**TASK ITEM**
Every line of the data should be output word for word.

**EXERCISE DATA**
$ cat config.mk
export PLATFORM = sky130hd
export DESIGN_NAME = mem_port_arbiter
export DESIGN_NICKNAME = d
export VERILOG_FILES = /design/src/rtl/mem_port_arbiter_pkg.sv /design/src/rtl/mem_port_arbiter_timer.sv /design/src/rtl/mem_port_arbiter.sv
export SDC_FILE = /design/constraint.sdc
export NUM_CORES = 1
export LEC_CHECK = 0
export CORE_UTILIZATION = 44
export CTS_BUF_LIST = sky130_fd_sc_hd__clkbuf_4 sky130_fd_sc_hd__clkbuf_8
export CTS_CLUSTER_DIAMETER = 40
export DETAILED_ROUTE_END_ITERATION = 7
export PLACE_DENSITY_LB_ADDON = 0.12
export SLEW_MARGIN = 20
export SYNTH_ARGS = -nofsm -noshare
export SYNTH_HDL_FRONTEND = slang
export SYNTH_SLANG_ARGS = --single-unit
$ cat constraint.sdc
create_clock -name i_clk -period 2.5 [get_ports i_clk]
set_input_delay 0.25 -clock i_clk [delete_from_list [all_inputs] [get_ports i_clk]]
set_output_delay 0.25 -clock i_clk [all_outputs]
set_load 0.005 [all_outputs]
==> src/rtl/rca_arbiter.sv <==
// Round-robin sequencer that shares one ripple-carry adder between two requesters
// and returns {sum, carry, id} on a registered result port.

module rca_fa (
    input  logic a,
    input  logic b,
    input  logic cin,
    output logic sum,
    output logic cout
);
    assign sum  = a ^ b ^ cin;
    assign cout = (a & b) | (cin & (a ^ b));
endmodule

module rca_fh #(
    parameter int WIDTH = 32
) (
    input  logic [WIDTH-1:0] a,
    input  logic [WIDTH-1:0] b,
    input  logic             cin,
    output logic [WIDTH-1:0] sum,
    output logic             cout
);
    logic [WIDTH:0] carry;

    assign carry[0] = cin;

    for (genvar i = 0; i < WIDTH; i++) begin : g_bit
        rca_fa u_fa (
            .a   (a[i]),
            .b   (b[i]),
            .cin (carry[i]),
            .sum (sum[i]),
            .cout(carry[i+1])
        );
    end

    assign cout = carry[WIDTH];
endmodule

**EXPECTED ANSWER**
$ cat config.mk
export PLATFORM = sky130hd
export DESIGN_NAME = mem_port_arbiter
export DESIGN_NICKNAME = d
export VERILOG_FILES = /design/src/rtl/mem_port_arbiter_pkg.sv /design/src/rtl/mem_port_arbiter_timer.sv /design/src/rtl/mem_port_arbiter.sv
export SDC_FILE = /design/constraint.sdc
export NUM_CORES = 1
export LEC_CHECK = 0
export CORE_UTILIZATION = 44
export CTS_BUF_LIST = sky130_fd_sc_hd__clkbuf_4 sky130_fd_sc_hd__clkbuf_8
export CTS_CLUSTER_DIAMETER = 40
export DETAILED_ROUTE_END_ITERATION = 7
export PLACE_DENSITY_LB_ADDON = 0.12
export SLEW_MARGIN = 20
export SYNTH_ARGS = -nofsm -noshare
export SYNTH_HDL_FRONTEND = slang
export SYNTH_SLANG_ARGS = --single-unit
$ cat constraint.sdc
create_clock -name i_clk -period 2.5 [get_ports i_clk]
set_input_delay 0.25 -clock i_clk [delete_from_list [all_inputs] [get_ports i_clk]]
set_output_delay 0.25 -clock i_clk [all_outputs]
set_load 0.005 [all_outputs]
==> src/rtl/rca_arbiter.sv <==
// Round-robin sequencer that shares one ripple-carry adder between two requesters
// and returns {sum, carry, id} on a registered result port.

module rca_fa (
    input  logic a,
    input  logic b,
    input  logic cin,
    output logic sum,
    output logic cout
);
    assign sum  = a ^ b ^ cin;
    assign cout = (a & b) | (cin & (a ^ b));
endmodule

module rca_fh #(
    parameter int WIDTH = 32
) (
    input  logic [WIDTH-1:0] a,
    input  logic [WIDTH-1:0] b,
    input  logic             cin,
    output logic [WIDTH-1:0] sum,
    output logic             cout
);
    logic [WIDTH:0] carry;

    assign carry[0] = cin;

    for (genvar i = 0; i < WIDTH; i++) begin : g_bit
        rca_fa u_fa (
            .a   (a[i]),
            .b   (b[i]),
            .cin (carry[i]),
            .sum (sum[i]),
            .cout(carry[i+1])
        );
    end

    assign cout = carry[WIDTH];
endmodule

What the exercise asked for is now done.